**ASSIGNMENT:** Please report how many lines in the records below contain the word "after", giving only that number.

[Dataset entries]
• • • •
## src/hdl/pin_config_pkg.sv

```systemverilog
// Constants, field layouts and carrier types for the configurable pin block.
package pin_config_pkg;

    // Register offsets on the serial configuration port.
    localparam logic [7:0] reset_offset       = 8'h01;
    localparam logic [7:0] pin0_config_offset = 8'h02;
    localparam logic [7:0] pin1_config_offset = 8'h03;
    localparam logic [7:0] pin2_config_offset = 8'h04;
    localparam logic [7:0] pin_input_offset   = 8'h05;
    localparam logic [7:0] pin_output_offset  = 8'h06;

    // Field positions and counts.
    localparam int software_reset_pos = 0;
    localparam int lane_count         = 5;
    localparam int pin_count          = 3;

    // Reset values.
    localparam logic [7:0] pin0_config_reset = 8'h05;
    localparam logic [7:0] pin1_config_reset = 8'h05;
    localparam logic [7:0] pin2_config_reset = 8'h04;
    localparam logic [2:0] software_output_reset = 3'h0;

    // Bus address of the configuration port, taken from the device id default.
    localparam logic [6:0] bus_address_default = 7'h57;

    // Pull field codes.
    localparam logic [1:0] pull_none = 2'h0;
    localparam logic [1:0] pull_down = 2'h1;
    localparam logic [1:0] pull_up   = 2'h2;

    // Pin 0 function codes.
    localparam logic [3:0] pin0_software    = 4'h0;
    localparam logic [3:0] pin0_clock_loss  = 4'h3;
    localparam logic [3:0] pin0_clock_found = 4'h4;
    localparam logic [3:0] pin0_power_reset = 4'h6;

    // Pin 1 function codes.
    localparam logic [3:0] pin1_power_reset = 4'h0;
    localparam logic [3:0] pin1_software    = 4'h1;
    localparam logic [3:0] pin1_pll_lock    = 4'h2;
    localparam logic [3:0] pin1_lane_first  = 4'h4;
    localparam logic [3:0] pin1_lane_last   = 4'h8;

    // Pin 2 function codes.
    localparam logic [3:0] pin2_software    = 4'h0;
    localparam logic [3:0] pin2_always_high = 4'h1;
    localparam logic [3:0] pin2_serial_clk  = 4'h2;
    localparam logic [3:0] pin2_parallel_clk = 4'h3;
    localparam logic [3:0] pin2_lane_clk    = 4'h4;

    // Serial port bit counter value once a byte is complete.
    localparam logic [3:0] bits_per_byte = 4'h8;

    typedef struct packed {
        logic [3:0] mode;
        logic [1:0] pull;
        logic       input_on;
        logic       driver_on;
    } pin_cfg_type;

    typedef struct packed {
        logic data;
        logic oe_n;
        logic pull_up_on;
        logic pull_down_on;
        logic input_on;
    } pin_pad_type;

    typedef struct packed {
        logic                 power_reset;
        logic                 pll_lock;
        logic                 input_clock_loss;
        logic                 input_clock_found;
        logic [lane_count-1:0] lane_data_loss;
    } status_type;

    typedef enum logic [3:0] {
        st_idle     = 4'h0,
        st_addr     = 4'h1,
        st_addr_ack = 4'h3,
        st_ptr      = 4'h2,
        st_ptr_ack  = 4'h6,
        st_wdata    = 4'h7,
        st_data_ack = 4'h5,
        st_rdata    = 4'h4,
        st_rack     = 4'hC
    } bus_state_type;

endpackage : pin_config_pkg

```

## src/hdl/pin_config.sv

```systemverilog
// Three configurable pins with their registers behind a serial configuration port.
`timescale 1ns/1ns
// Notes on behaviour
// - Pin 0 mode picks software bit, clock loss, clock detect or power reset.
// - Pin 1 mode picks power reset, software bit, PLL lock or lane loss.
// - Pin 2 mode picks software bit, high, serial, parallel or lane clock.
// - Pull field: 00 none, 01 pull-down, 10 pull-up, 11 reserved; resets 01.
// - Bit 1 enables the pin input buffer; it resets to zero.
// - Bit 0 enables the output driver; pins 0 and 1 reset driving.
// - Pin 2 driver enable resets to zero, leaving the pin held low by its pull-down.
// - Writing the soft reset bit restores power-up state, then the bit clears.
// - Software mode drives the pin from a per-pin output register, reset zero.
module pin_config #(
    parameter logic [6:0] bus_address = pin_config_pkg::bus_address_default
) (
    input  wire logic                                     sys_clk,
    input  wire logic                                     rst,
    input  wire logic                                     scl_in,
    input  wire logic                                     sda_in,
    output logic                                          sda_out,
    output logic                                          sda_oe_n,
    input  wire pin_config_pkg::status_type               status_in,
    input  wire logic                                     serial_clock,
    input  wire logic                                     parallel_clock,
    input  wire logic                                     input_lane_clock,
    input  wire logic [pin_config_pkg::pin_count-1:0]     pin_in,
    output pin_config_pkg::pin_pad_type [pin_config_pkg::pin_count-1:0] pads
);

    pin_config_pkg::pin_cfg_type [pin_config_pkg::pin_count-1:0] cfg;
    pin_config_pkg::status_type  status_meta;
    pin_config_pkg::status_type  status_sync;
    pin_config_pkg::bus_state_type state;
    logic [pin_config_pkg::pin_count-1:0] software_output_bit;
    logic [pin_config_pkg::pin_count-1:0] pin_meta;
    logic [pin_config_pkg::pin_count-1:0] pin_sync;
    logic [pin_config_pkg::pin_count-1:0] pin_q;
    logic [2:0] scl_s;
    logic [2:0] sda_s;
    logic       software_reset_bit;
    logic       reg_rst;
    logic [7:0] shift;
    logic [7:0] ptr;
    logic [3:0] cnt;
    logic       wr_strobe;
    logic [7:0] wr_addr;
    logic [7:0] wr_data;
    logic       scl_rise;
    logic       scl_fall;
    logic       bus_start;
    logic       bus_stop;
    logic       clk_sel;
    logic       clk_pick;
    logic [2:0] pad_data;
    logic [3:0] lane_sel;
    logic [7:0] read_now;
    logic [7:0] read_next;

    // Soft reset clears everything except the serial engine, so the write that
    // raised it still completes its acknowledge on the wire.
    assign reg_rst = rst | software_reset_bit;

    // Pin and status inputs come from other domains and pass two flops first.
    always_ff @(posedge sys_clk) begin
        scl_s       <= {scl_s[1:0], scl_in};
        sda_s       <= {sda_s[1:0], sda_in};
        pin_meta    <= pin_in;
        pin_sync    <= pin_meta;
        status_meta <= status_in;
        status_sync <= status_meta;
    end

    assign scl_rise  = scl_s[1] & ~scl_s[2];
    assign scl_fall  = ~scl_s[1] & scl_s[2];
    assign bus_start = scl_s[1] & scl_s[2] & ~sda_s[1] & sda_s[2];
    assign bus_stop  = scl_s[1] & scl_s[2] & sda_s[1] & ~sda_s[2];
    assign sda_out   = 1'b0;

    function automatic logic [7:0] reg_read(input logic [7:0] addr);
        logic [7:0] value;
        value = 8'h00;
        case (addr)
            pin_config_pkg::reset_offset:       value = {7'h00, software_reset_bit};
            pin_config_pkg::pin0_config_offset: value = cfg[0];
            pin_config_pkg::pin1_config_offset: value = cfg[1];
            pin_config_pkg::pin2_config_offset: value = cfg[2];
            pin_config_pkg::pin_input_offset:   value = {5'h00, pin_q};
            pin_config_pkg::pin_output_offset:  value = {5'h00, software_output_bit};
            default:                            value = 8'h00;
        endcase
        return value;
    endfunction : reg_read

    // Read data for the current and the following pointer, ready at each load.
    always_comb begin
        read_now  = reg_read(ptr);
        read_next = reg_read(ptr + 8'h01);
    end

    // Serial configuration slave: byte pointer then data, pointer auto-increments.
    always_ff @(posedge sys_clk) begin
        wr_strobe <= 1'b0;
        if (rst) begin
            state    <= pin_config_pkg::st_idle;
            sda_oe_n <= 1'b1;
            shift    <= 8'h00;
            ptr      <= 8'h00;
            cnt      <= 4'h0;
            wr_addr  <= 8'h00;
            wr_data  <= 8'h00;
        end else if (bus_start) begin
            state    <= pin_config_pkg::st_addr;
            sda_oe_n <= 1'b1;
            cnt      <= 4'h0;
        end else if (bus_stop) begin
            state    <= pin_config_pkg::st_idle;
            sda_oe_n <= 1'b1;
        end else begin
            case (state)
                pin_config_pkg::st_addr, pin_config_pkg::st_ptr, pin_config_pkg::st_wdata: begin
                    if (scl_rise) begin
                        shift <= {shift[6:0], sda_s[1]};
                        cnt   <= cnt + 4'h1;
                    end else if (scl_fall && cnt == pin_config_pkg::bits_per_byte) begin
                        sda_oe_n <= 1'b0;
                        if (state == pin_config_pkg::st_addr) begin
                            if (shift[7:1] == bus_address) begin
                                state <= pin_config_pkg::st_addr_ack;
                            end else begin
                                state    <= pin_config_pkg::st_idle;
                                sda_oe_n <= 1'b1;
                            end
                        end else if (state == pin_config_pkg::st_ptr) begin
                            ptr   <= shift;
                            state <= pin_config_pkg::st_ptr_ack;
                        end else begin
                            wr_strobe <= 1'b1;
                            wr_addr   <= ptr;
                            wr_data   <= shift;
                            state     <= pin_config_pkg::st_data_ack;
                        end
                    end
                end
                pin_config_pkg::st_addr_ack: begin
                    if (scl_fall) begin
                        cnt <= 4'h0;
                        if (shift[0]) begin
                            shift    <= read_now;
                            sda_oe_n <= read_now[7];
                            state    <= pin_config_pkg::st_rdata;
                        end else begin
                            sda_oe_n <= 1'b1;
                            state    <= pin_config_pkg::st_ptr;
                        end
                    end
                end
                pin_config_pkg::st_ptr_ack, pin_config_pkg::st_data_ack: begin
                    if (scl_fall) begin
                        cnt      <= 4'h0;
                        sda_oe_n <= 1'b1;
                        state    <= pin_config_pkg::st_wdata;
                        if (state == pin_config_pkg::st_data_ack) begin
                            ptr <= ptr + 8'h01;
                        end
                    end
                end
                pin_config_pkg::st_rdata: begin
                    if (scl_rise) begin
                        cnt <= cnt + 4'h1;
                    end else if (scl_fall) begin
                        if (cnt == pin_config_pkg::bits_per_byte) begin
                            sda_oe_n <= 1'b1;
                            state    <= pin_config_pkg::st_rack;
                        end else begin
                            sda_oe_n <= shift[6];
                            shift    <= {shift[6:0], 1'b0};
                        end
                    end
                end
                pin_config_pkg::st_rack: begin
                    if (scl_rise && sda_s[1]) begin
                        state <= pin_config_pkg::st_idle;
                    end else if (scl_fall) begin
                        cnt      <= 4'h0;
                        ptr      <= ptr + 8'h01;
                        shift    <= read_next;
                        sda_oe_n <= read_next[7];
                        state    <= pin_config_pkg::st_rdata;
                    end
                end
                default: begin
                    state    <= pin_config_pkg::st_idle;
                    sda_oe_n <= 1'b1;
                end
            endcase
        end
    end

    // Soft reset bit holds for one cycle, long enough to clear all register state.
    always_ff @(posedge sys_clk) begin
        if (rst || software_reset_bit) begin
            software_reset_bit <= 1'b0;
        end else if (wr_strobe && wr_addr == pin_config_pkg::reset_offset) begin
            software_reset_bit <= wr_data[pin_config_pkg::software_reset_pos];
        end
    end

    // Configuration and software output registers keep reserved codes as written.
    always_ff @(posedge sys_clk) begin
        if (reg_rst) begin
            cfg[0] <= pin_config_pkg::pin0_config_reset;
            cfg[1] <= pin_config_pkg::pin1_config_reset;
            cfg[2] <= pin_config_pkg::pin2_config_reset;
            software_output_bit <= pin_config_pkg::software_output_reset;
        end else if (wr_strobe) begin
            case (wr_addr)
                pin_config_pkg::pin0_config_offset: cfg[0] <= wr_data;
                pin_config_pkg::pin1_config_offset: cfg[1] <= wr_data;
                pin_config_pkg::pin2_config_offset: cfg[2] <= wr_data;
                pin_config_pkg::pin_output_offset:  software_output_bit <= wr_data[2:0];
                default: ;
            endcase
        end
    end

    // A pin whose input buffer is off reads as zero.
    always_ff @(posedge sys_clk) begin
        if (reg_rst) begin
            pin_q <= 3'h0;
        end else begin
            for (int i = 0; i < pin_config_pkg::pin_count; i++) begin
                pin_q[i] <= pin_sync[i] & cfg[i].input_on;
            end
        end
    end

    // Lane codes start at four, so the lane number is the code minus that base.
    assign lane_sel = cfg[1].mode - pin_config_pkg::pin1_lane_first;

    // Registered function selection; reserved codes give a low level.
    always_ff @(posedge sys_clk) begin
        if (reg_rst) begin
            pad_data <= 3'h0;
        end else begin
            case (cfg[0].mode)
                pin_config_pkg::pin0_software:    pad_data[0] <= software_output_bit[0];
                pin_config_pkg::pin0_clock_loss:  pad_data[0] <= status_sync.input_clock_loss;
                pin_config_pkg::pin0_clock_found: pad_data[0] <= status_sync.input_clock_found;
                pin_config_pkg::pin0_power_reset: pad_data[0] <= status_sync.power_reset;
                default:                          pad_data[0] <= 1'b0;
            endcase
            if (cfg[1].mode >= pin_config_pkg::pin1_lane_first
                    && cfg[1].mode <= pin_config_pkg::pin1_lane_last) begin
                pad_data[1] <= status_sync.lane_data_loss[lane_sel[2:0]];
            end else begin
                case (cfg[1].mode)
                    pin_config_pkg::pin1_power_reset: pad_data[1] <= status_sync.power_reset;
                    pin_config_pkg::pin1_software:    pad_data[1] <= software_output_bit[1];
                    pin_config_pkg::pin1_pll_lock:    pad_data[1] <= status_sync.pll_lock;
                    default:                          pad_data[1] <= 1'b0;
                endcase
            end
            case (cfg[2].mode)
                pin_config_pkg::pin2_software:    pad_data[2] <= software_output_bit[2];
                pin_config_pkg::pin2_always_high: pad_data[2] <= 1'b1;
                default:                          pad_data[2] <= 1'b0;
            endcase
        end
    end

    // Clocks cannot go through a flop at this rate, so pin 2 picks them directly;
    // the pin then carries a combinational path from the clock inputs.
    assign clk_sel = cfg[2].mode == pin_config_pkg::pin2_serial_clk
                  || cfg[2].mode == pin_config_pkg::pin2_parallel_clk
                  || cfg[2].mode == pin_config_pkg::pin2_lane_clk;
    always_comb begin
        case (cfg[2].mode)
            pin_config_pkg::pin2_serial_clk:   clk_pick = serial_clock;
            pin_config_pkg::pin2_parallel_clk: clk_pick = parallel_clock;
            pin_config_pkg::pin2_lane_clk:     clk_pick = input_lane_clock;
            default:                           clk_pick = 1'b0;
        endcase
    end

    // Pin 2 bypasses its data flop in clock modes; every other source is registered.
    always_comb begin
        for (int i = 0; i < pin_config_pkg::pin_count; i++) begin
            pads[i].oe_n         = ~cfg[i].driver_on;
            pads[i].pull_up_on   = cfg[i].pull == pin_config_pkg::pull_up;
            pads[i].pull_down_on = cfg[i].pull == pin_config_pkg::pull_down;
            pads[i].input_on     = cfg[i].input_on;
        end
        pads[0].data = pad_data[0];
        pads[1].data = pad_data[1];
        pads[2].data = clk_sel ? clk_pick : pad_data[2];
    end

endmodule : pin_config

```

## config.mk

```make
export PLATFORM = sky130hd
export DESIGN_NAME = pin_config
export DESIGN_NICKNAME = d
export VERILOG_FILES = /design/src/hdl/pin_config_pkg.sv /design/src/hdl/pin_config.sv
export SDC_FILE = /design/constraint.sdc
export NUM_CORES = 1
export LEC_CHECK = 0
export BUFFER_PORTS_ARGS = -buffer_cell sky130_fd_sc_hd__buf_2
export CORE_MARGIN = 5
export CORE_UTILIZATION = 60
export CTS_CLUSTER_SIZE = 16
export DETAILED_ROUTE_END_ITERATION = 6
export PLACE_DENSITY = 0.79
export SETUP_SLACK_MARGIN = 0.1
export SYNTH_ARGS = -nofsm -noshare
export SYNTH_HDL_FRONTEND = slang
export SYNTH_SLANG_ARGS = --single-unit
export TNS_END_PERCENT = 5
```

## constraint.sdc

```tcl
create_clock -name sys_clk -period 3.1 [get_ports sys_clk]
set_input_delay 0.31 -clock sys_clk [delete_from_list [all_inputs] [get_ports sys_clk]]
set_output_delay 0.31 -clock sys_clk [all_outputs]
set_load 0.03 [all_outputs]
```

### Word level (Yosys, flattened, before mapping)

Cells that the tools add are included.
W data, S select, Z words.

| word-level totals | value |
|---|---|
| register bits after elaboration | 106 |
| input bits | 19 |
| output and inout bits | 17 |

| operators by class | value |
|---|---|
| add/sub/neg operators | 3 |
| order comparisons | 3 |
| eq/ne operators | 67 |
| muxes and demuxes | 62 |
| bitwise gates (word level) | 25 |
| reductions and logical operators | 32 |

Operator list:

| cell | count |
|---|---|
| $mux W8 | 16 |
| $pmux W8 S6 | 2 |
| $eq A8 B3 Y1 const B | 8 |
| $mux W4 | 13 |
| $eq A8 B2 Y1 const B | 6 |
| $pmux W8 S4 | 1 |
| $ne A2 B2 Y1 const B | 15 |
| $eq A4 B3 Y1 const B | 7 |
| $ne A4 B4 Y1 const B | 7 |
| $eq A4 B2 Y1 const B | 6 |
| $eq A8 B1 Y1 const B | 3 |
| $pmux W8 S3 | 1 |
| $reduce_and A8 Y1 | 3 |
| $reduce_and A11 Y1 | 2 |
| $pmux W4 S5 | 1 |
| $mux W1 | 18 |
| $not A1 Y1 | 14 |
| $eq A4 B1 Y1 const B | 3 |
| $logic_not A4 Y1 | 3 |
| $pmux W4 S3 | 1 |
| $and A1 B1 Y1 | 10 |
| $reduce_and A10 Y1 | 1 |
| $reduce_or A3 Y1 | 3 |
| $add A8 B1 Y8 const B | 1 |
| other kinds (30) | 47 |

### Logic depth before layout (Yosys ltp)

| logic depth | value |
|---|---|
| depth in word-level cells | 8 |
| depth in mapped cells | 10 |

### Least setup slack after synthesis

No wires, ideal clock.

| timing path | value |
|---|---|
| path type | flip-flop to flip-flop |
| start | register ptr[0] |
| end | register shift[1] |
| setup time | 0.134 ns |
| arrival | 2.067 ns |
| path slack | 0.899 ns |
| stages on the path, launching flop included | 11 |
| path buffers | 2 |
| path through | dfxtp_1 buf_4 inv_1 ha_1 clkbuf_1 a222oi_1 mux2i_1 a22oi_1 o21ai_0 a222oi_1 a211oi_1 |

| between the ends | value |
|---|---|
| longest elaborated chain between the ends | 6 |
| elaborated cells on any way between the ends | 20 |
| those cells by class | add/sub: 1; eq/ne: 12; mux: 7 |

RTL lines:

| item | RTL line | source |
|---|---|---|
| from (decl) | pin_config.sv:43 | `logic [7:0] ptr;` |
| from (signal assigned) | pin_config.sv:134 | `ptr <= shift;` |
| from (signal assigned) | pin_config.sv:163 | `ptr <= ptr + 8'h01;` |
| from (signal assigned) | pin_config.sv:185 | `ptr <= ptr + 8'h01;` |
| $add A8 B1 Y8 | pin_config.sv:97 | `read_next = reg_read(ptr + 8'h01);` |
| $eq A8 B3 Y1, or another cell as far along | pin_config.sv:82 | `case (addr)` |
| $pmux W8 S6 | pin_config.sv:82 |  |
| $mux W8 | pin_config.sv:183 | `end else if (scl_fall) begin` |
| $mux W8 | pin_config.sv:181 | `if (scl_rise && sda_s[1]) begin` |
| $pmux W8 S4 * | pin_config.sv:119 | `case (state)` |
| to (signal assigned) | pin_config.sv:122 | `shift <= {shift[6:0], sda_s[1]};` |
| to (signal assigned) | pin_config.sv:176 | `shift <= {shift[6:0], 1'b0};` |
| to (signal assigned) | pin_config.sv:186 | `shift <= read_next;` |
| to (decl) | pin_config.sv:42 | `logic [7:0] shift;` |

Every way passes the cells marked *; elsewhere a longest branch is shown, timed or not. The select of a mux whose other input is x is not followed.
A chain may end at the register's enable or synchronous reset.

### Worst setup path after layout

| timing path | value |
|---|---|
| start | register ptr[1] |
| end | register shift[1] |

The elaborated chain is that of the path after synthesis.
• • • •
**RESPONSE AREA:** 4